» **ACTIVITY**
Return a copy of every line in the records that includes the word "netlist".

» **THE DATA**

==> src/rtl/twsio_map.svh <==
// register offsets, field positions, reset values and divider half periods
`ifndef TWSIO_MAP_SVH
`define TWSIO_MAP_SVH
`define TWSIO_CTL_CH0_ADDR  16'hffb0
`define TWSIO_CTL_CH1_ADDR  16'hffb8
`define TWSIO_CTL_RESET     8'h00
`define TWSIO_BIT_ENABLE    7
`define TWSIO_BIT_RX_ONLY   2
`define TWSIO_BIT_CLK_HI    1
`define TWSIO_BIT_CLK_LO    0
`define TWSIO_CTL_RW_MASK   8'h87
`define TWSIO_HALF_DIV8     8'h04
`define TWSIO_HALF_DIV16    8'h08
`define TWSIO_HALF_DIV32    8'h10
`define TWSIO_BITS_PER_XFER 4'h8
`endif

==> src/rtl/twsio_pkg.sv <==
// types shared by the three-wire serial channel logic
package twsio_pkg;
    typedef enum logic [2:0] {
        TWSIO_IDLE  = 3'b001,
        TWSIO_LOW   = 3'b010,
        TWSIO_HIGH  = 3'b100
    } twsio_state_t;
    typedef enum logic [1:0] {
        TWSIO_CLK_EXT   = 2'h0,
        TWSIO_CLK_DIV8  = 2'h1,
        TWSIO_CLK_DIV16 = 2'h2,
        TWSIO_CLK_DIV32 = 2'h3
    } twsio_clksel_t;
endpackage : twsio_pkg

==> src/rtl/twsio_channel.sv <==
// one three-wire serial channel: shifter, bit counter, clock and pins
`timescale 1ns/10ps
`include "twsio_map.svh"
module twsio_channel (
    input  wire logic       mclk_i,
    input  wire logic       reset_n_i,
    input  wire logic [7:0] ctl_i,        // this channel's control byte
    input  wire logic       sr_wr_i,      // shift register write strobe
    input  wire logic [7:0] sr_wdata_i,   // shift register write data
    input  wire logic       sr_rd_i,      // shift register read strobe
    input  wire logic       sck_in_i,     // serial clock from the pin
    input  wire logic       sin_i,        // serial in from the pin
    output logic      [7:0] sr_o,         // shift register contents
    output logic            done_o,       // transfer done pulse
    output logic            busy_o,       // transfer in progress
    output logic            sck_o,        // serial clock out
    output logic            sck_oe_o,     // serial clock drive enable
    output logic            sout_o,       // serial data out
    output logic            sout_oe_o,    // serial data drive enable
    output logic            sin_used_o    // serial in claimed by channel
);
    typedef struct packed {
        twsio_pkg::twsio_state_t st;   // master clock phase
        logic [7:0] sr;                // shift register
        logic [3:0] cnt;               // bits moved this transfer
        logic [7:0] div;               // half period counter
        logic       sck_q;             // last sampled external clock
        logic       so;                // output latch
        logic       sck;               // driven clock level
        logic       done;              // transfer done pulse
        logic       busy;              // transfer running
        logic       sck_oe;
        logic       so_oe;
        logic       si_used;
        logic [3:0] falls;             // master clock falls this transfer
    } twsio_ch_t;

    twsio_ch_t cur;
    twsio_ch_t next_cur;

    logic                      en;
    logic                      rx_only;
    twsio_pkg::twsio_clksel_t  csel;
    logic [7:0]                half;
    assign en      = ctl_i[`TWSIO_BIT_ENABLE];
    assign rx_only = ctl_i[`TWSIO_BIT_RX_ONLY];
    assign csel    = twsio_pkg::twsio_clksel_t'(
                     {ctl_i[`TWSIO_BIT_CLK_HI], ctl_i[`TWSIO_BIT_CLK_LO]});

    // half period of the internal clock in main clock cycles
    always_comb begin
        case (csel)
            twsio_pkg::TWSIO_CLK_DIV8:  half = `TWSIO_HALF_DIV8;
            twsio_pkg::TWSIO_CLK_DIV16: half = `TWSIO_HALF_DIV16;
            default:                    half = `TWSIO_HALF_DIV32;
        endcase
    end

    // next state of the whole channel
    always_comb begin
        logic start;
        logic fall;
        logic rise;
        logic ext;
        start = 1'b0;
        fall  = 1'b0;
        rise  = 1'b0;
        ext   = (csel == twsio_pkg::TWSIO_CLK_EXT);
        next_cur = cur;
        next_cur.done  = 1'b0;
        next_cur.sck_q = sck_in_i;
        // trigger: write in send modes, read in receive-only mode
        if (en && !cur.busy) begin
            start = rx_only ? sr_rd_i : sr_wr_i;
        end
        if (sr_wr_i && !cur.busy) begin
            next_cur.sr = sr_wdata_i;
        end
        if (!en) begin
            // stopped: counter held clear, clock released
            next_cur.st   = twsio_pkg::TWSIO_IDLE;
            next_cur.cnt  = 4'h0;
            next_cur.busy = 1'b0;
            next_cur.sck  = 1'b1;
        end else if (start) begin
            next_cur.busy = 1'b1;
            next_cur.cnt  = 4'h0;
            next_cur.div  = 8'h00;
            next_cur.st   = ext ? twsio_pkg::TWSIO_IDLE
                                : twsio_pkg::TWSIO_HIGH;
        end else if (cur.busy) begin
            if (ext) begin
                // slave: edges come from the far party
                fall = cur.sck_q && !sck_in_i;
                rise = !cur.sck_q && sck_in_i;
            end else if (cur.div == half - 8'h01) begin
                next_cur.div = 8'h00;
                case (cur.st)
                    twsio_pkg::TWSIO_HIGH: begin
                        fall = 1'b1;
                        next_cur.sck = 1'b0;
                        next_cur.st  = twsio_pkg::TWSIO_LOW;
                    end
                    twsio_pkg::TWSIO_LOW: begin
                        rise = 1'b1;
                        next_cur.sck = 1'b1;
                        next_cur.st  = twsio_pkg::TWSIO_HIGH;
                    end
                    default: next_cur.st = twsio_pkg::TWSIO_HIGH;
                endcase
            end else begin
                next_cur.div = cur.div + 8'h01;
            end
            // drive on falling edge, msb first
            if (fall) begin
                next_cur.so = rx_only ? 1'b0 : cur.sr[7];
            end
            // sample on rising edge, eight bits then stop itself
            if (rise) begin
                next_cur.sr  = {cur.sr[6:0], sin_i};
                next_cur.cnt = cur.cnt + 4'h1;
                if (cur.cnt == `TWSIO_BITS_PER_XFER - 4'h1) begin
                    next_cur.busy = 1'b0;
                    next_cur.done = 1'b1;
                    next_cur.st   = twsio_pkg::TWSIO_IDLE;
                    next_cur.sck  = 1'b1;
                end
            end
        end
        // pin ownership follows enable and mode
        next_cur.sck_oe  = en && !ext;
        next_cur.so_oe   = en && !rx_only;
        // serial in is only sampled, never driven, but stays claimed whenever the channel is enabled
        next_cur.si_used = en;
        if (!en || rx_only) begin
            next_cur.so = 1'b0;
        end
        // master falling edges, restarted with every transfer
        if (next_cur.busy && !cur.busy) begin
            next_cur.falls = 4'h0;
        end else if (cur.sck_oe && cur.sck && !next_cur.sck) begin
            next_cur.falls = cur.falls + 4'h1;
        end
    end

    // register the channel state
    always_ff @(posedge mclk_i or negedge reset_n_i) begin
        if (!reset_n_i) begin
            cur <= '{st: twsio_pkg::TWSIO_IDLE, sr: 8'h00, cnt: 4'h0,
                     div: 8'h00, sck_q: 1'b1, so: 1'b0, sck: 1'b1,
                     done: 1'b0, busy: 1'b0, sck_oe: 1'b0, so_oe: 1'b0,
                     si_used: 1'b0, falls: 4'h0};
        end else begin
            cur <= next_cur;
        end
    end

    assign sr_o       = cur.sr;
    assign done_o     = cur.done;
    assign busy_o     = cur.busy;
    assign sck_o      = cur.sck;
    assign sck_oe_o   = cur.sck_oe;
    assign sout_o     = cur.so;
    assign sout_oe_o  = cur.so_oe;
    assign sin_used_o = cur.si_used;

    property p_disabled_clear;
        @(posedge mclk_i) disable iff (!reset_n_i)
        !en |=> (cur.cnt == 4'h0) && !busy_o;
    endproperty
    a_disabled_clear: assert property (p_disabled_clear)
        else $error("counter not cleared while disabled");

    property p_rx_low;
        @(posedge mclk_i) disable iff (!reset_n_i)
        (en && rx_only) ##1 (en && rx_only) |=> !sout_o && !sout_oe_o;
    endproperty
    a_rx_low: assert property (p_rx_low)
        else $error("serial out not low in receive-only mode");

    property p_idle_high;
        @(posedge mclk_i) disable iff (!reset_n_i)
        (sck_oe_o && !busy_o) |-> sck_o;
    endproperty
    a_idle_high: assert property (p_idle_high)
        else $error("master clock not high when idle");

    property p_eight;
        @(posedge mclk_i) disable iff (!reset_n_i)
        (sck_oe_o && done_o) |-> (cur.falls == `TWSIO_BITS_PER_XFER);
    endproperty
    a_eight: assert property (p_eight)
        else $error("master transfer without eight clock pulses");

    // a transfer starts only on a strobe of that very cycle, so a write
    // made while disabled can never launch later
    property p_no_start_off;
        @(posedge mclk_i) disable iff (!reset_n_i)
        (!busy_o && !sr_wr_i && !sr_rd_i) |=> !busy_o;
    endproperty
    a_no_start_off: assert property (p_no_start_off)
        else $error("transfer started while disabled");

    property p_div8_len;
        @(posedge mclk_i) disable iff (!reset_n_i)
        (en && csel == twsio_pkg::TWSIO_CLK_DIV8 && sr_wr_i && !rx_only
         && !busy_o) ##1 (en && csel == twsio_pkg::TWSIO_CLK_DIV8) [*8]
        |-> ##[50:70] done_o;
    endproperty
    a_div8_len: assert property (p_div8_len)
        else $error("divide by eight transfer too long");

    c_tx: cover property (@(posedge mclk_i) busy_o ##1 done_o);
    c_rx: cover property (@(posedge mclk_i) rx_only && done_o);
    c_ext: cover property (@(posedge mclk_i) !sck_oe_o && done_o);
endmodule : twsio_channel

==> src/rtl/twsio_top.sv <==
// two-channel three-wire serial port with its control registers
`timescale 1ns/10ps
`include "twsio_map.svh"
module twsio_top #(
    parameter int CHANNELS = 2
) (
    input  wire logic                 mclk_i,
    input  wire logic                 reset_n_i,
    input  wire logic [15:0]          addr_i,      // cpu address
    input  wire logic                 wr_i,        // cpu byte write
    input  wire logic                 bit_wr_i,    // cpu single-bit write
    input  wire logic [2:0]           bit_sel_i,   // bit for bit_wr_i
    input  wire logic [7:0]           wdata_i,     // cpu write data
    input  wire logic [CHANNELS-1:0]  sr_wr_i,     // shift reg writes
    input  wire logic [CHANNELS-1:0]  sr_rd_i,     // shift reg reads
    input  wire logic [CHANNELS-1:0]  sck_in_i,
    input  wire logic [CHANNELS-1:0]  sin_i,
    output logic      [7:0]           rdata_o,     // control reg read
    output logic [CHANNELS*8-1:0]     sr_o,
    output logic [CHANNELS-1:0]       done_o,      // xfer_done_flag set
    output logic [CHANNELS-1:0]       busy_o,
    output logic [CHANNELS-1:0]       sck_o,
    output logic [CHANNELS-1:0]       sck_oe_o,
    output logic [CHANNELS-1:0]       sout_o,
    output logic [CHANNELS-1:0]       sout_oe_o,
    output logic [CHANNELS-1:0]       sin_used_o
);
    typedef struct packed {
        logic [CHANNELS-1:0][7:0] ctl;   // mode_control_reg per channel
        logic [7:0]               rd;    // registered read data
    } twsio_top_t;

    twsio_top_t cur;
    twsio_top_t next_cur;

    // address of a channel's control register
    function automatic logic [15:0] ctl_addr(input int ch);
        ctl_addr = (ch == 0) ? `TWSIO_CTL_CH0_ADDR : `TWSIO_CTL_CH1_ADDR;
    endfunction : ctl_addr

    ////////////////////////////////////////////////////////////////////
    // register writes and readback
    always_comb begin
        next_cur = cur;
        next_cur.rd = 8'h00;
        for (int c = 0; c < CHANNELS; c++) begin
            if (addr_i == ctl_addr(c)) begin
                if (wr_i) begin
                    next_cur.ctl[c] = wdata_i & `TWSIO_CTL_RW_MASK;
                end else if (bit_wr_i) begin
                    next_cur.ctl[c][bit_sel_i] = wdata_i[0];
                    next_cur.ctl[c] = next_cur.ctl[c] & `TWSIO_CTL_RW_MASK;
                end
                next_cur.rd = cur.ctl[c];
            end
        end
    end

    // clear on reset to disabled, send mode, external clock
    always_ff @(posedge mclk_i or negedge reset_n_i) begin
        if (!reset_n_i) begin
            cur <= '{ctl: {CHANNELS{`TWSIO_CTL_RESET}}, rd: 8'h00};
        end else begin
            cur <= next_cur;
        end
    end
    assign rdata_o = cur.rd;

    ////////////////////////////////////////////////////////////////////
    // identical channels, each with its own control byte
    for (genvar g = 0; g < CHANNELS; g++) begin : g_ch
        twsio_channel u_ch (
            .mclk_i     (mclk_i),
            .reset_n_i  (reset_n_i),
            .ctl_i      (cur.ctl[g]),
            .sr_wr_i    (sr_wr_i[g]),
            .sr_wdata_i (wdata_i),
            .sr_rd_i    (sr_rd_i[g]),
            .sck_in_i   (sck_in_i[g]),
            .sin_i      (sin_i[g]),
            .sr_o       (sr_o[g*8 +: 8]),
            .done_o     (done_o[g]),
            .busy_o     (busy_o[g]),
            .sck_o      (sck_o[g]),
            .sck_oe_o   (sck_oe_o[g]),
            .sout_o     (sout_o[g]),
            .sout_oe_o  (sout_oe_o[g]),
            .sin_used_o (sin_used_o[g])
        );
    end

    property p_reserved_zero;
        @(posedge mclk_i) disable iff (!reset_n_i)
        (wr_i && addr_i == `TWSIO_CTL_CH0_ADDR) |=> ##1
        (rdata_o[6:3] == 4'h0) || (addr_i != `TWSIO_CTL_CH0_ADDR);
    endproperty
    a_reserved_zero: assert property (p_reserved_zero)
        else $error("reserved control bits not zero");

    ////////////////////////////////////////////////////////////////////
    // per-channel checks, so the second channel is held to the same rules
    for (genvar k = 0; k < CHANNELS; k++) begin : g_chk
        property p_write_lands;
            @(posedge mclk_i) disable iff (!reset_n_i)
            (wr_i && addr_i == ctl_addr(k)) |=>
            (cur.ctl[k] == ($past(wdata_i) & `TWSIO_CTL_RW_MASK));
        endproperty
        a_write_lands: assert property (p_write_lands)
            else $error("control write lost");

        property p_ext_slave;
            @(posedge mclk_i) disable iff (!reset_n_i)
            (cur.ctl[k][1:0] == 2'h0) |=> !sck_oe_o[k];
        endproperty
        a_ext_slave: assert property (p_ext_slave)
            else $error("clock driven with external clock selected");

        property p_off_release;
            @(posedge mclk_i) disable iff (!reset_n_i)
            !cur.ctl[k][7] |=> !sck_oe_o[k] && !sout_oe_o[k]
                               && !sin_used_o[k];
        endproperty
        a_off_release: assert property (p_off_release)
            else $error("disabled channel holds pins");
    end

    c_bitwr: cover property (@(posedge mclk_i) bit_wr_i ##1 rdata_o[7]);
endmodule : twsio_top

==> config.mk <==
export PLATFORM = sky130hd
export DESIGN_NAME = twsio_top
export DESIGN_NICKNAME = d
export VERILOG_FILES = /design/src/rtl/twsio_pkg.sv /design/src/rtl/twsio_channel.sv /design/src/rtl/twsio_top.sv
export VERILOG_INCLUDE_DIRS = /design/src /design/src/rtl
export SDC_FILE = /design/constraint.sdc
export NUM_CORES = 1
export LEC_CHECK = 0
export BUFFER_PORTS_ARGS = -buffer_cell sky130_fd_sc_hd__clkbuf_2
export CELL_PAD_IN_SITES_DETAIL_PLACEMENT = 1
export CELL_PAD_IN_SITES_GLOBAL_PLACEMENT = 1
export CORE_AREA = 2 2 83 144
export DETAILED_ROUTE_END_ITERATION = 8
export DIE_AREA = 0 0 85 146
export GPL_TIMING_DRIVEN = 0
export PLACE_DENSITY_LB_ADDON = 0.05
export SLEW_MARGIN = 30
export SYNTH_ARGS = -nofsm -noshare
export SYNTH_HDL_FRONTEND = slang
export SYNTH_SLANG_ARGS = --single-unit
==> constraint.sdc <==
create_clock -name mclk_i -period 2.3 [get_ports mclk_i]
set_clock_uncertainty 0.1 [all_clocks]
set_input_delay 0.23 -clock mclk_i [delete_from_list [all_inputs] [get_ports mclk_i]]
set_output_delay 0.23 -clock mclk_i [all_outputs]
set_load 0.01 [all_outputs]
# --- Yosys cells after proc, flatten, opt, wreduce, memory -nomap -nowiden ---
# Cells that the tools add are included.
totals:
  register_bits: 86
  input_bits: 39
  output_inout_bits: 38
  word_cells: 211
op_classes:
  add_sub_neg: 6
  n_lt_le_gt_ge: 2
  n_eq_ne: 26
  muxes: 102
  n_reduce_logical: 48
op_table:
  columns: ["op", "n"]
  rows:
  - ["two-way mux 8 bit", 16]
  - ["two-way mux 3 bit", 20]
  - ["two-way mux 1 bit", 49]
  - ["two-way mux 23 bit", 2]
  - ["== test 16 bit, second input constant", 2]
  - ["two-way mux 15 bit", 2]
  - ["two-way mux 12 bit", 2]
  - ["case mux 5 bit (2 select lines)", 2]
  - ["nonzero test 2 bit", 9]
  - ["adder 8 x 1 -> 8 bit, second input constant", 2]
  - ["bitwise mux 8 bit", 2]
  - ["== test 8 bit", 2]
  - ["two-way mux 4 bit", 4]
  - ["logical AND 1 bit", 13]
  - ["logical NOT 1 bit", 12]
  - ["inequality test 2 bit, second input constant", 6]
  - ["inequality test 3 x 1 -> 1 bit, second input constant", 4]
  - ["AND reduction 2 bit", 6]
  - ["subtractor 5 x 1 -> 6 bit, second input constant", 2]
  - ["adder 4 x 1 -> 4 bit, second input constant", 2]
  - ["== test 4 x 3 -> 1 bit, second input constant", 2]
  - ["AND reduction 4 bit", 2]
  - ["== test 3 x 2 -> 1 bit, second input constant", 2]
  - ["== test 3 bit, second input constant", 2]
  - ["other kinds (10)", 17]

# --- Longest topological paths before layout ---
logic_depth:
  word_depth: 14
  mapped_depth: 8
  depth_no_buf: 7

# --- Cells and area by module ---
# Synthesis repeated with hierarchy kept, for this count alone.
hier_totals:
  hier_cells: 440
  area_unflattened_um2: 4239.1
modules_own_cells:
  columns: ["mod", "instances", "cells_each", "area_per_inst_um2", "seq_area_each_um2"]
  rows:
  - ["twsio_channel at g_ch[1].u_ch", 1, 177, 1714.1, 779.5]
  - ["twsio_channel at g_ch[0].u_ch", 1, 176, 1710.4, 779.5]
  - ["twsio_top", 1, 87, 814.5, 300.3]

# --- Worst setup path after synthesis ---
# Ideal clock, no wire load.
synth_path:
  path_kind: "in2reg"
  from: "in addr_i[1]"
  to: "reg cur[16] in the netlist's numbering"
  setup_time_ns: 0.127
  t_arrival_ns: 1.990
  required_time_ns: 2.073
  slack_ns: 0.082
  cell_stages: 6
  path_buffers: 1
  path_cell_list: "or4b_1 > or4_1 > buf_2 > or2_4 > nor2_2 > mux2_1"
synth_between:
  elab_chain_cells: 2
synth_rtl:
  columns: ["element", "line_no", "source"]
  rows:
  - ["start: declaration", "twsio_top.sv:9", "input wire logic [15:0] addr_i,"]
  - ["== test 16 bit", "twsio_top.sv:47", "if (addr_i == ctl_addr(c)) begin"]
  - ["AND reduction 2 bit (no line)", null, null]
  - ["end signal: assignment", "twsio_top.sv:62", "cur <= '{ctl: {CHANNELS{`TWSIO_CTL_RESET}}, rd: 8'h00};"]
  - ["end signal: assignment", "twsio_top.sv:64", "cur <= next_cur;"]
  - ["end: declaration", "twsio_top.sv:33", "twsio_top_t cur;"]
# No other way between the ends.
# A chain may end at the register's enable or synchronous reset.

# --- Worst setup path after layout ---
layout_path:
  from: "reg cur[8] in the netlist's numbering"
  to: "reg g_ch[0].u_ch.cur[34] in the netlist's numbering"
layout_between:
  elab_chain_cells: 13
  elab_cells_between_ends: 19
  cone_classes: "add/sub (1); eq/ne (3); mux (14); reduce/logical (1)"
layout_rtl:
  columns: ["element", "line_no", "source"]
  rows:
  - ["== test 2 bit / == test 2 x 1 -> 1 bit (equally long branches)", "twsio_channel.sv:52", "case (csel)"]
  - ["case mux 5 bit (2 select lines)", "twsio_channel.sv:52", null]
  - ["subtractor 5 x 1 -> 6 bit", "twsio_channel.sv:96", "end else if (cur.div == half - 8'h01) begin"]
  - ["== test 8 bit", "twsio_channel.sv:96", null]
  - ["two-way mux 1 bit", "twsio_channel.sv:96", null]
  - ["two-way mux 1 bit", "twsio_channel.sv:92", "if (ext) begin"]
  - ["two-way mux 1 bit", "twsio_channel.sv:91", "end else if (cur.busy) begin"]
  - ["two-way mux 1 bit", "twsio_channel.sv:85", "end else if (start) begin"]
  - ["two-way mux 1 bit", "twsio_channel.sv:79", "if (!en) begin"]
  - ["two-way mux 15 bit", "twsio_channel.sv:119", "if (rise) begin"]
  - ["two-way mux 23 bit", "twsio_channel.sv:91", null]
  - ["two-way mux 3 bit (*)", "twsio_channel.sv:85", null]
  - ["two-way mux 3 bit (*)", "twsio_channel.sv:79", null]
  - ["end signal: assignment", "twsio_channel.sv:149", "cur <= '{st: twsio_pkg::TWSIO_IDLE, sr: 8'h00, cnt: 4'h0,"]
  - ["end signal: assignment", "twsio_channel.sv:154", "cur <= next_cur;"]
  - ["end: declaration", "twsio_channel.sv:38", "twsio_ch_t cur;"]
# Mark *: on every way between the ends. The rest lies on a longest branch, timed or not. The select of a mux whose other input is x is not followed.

* * *

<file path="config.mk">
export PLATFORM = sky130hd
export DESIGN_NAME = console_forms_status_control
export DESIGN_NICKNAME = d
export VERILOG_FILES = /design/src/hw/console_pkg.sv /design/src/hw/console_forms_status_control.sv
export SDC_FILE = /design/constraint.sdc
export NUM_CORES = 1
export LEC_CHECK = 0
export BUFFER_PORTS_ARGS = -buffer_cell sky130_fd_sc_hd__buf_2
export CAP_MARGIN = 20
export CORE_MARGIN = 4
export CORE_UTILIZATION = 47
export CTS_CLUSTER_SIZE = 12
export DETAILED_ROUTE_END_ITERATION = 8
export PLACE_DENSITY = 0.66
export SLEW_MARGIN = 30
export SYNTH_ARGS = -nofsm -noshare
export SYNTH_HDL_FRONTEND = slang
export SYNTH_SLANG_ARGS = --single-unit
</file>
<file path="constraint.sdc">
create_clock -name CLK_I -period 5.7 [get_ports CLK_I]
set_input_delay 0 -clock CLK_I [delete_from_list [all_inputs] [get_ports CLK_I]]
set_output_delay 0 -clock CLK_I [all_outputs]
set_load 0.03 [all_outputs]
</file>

--

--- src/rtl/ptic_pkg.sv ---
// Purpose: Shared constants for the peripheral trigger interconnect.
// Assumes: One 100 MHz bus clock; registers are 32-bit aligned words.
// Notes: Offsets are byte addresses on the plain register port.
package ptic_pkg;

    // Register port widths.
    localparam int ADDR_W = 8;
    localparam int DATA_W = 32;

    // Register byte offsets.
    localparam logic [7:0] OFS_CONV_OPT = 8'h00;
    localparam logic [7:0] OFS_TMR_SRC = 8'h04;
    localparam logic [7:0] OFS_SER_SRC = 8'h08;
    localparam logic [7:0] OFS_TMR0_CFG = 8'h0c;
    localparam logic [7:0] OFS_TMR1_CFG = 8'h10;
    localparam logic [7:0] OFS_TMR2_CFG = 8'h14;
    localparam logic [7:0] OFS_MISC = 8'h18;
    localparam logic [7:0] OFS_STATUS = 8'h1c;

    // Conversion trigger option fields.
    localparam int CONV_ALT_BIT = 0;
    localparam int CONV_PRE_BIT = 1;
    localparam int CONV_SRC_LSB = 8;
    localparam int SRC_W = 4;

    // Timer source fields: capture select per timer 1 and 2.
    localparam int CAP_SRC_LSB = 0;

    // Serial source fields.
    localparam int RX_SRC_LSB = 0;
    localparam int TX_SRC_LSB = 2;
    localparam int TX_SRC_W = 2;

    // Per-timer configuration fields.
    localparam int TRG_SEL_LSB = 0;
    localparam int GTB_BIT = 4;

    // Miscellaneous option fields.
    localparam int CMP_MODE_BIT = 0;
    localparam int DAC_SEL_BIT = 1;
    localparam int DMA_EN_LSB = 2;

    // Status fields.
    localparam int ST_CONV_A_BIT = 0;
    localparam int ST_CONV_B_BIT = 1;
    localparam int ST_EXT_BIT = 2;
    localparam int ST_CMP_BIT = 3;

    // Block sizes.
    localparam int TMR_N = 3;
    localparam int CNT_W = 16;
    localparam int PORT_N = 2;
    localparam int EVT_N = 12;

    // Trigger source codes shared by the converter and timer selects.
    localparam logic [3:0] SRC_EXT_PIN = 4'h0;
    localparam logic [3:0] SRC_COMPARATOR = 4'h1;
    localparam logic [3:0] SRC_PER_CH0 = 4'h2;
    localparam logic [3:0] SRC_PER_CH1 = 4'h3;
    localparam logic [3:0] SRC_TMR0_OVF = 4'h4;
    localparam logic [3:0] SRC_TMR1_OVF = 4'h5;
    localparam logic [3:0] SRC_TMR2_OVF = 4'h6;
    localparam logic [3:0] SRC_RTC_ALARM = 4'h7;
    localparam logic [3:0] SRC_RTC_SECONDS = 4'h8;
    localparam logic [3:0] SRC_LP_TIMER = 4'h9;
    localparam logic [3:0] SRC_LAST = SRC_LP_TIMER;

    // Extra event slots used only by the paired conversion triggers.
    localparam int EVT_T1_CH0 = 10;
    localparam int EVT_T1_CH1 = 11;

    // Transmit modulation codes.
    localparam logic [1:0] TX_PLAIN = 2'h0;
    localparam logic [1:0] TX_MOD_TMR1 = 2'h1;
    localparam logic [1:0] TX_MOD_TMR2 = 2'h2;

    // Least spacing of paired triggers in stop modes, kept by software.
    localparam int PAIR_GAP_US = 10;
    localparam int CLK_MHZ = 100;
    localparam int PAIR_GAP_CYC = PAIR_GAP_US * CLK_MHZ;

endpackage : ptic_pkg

» **ANSWER AREA**
  to: "reg cur[16] in the netlist's numbering"
  from: "reg cur[8] in the netlist's numbering"
  to: "reg g_ch[0].u_ch.cur[34] in the netlist's numbering"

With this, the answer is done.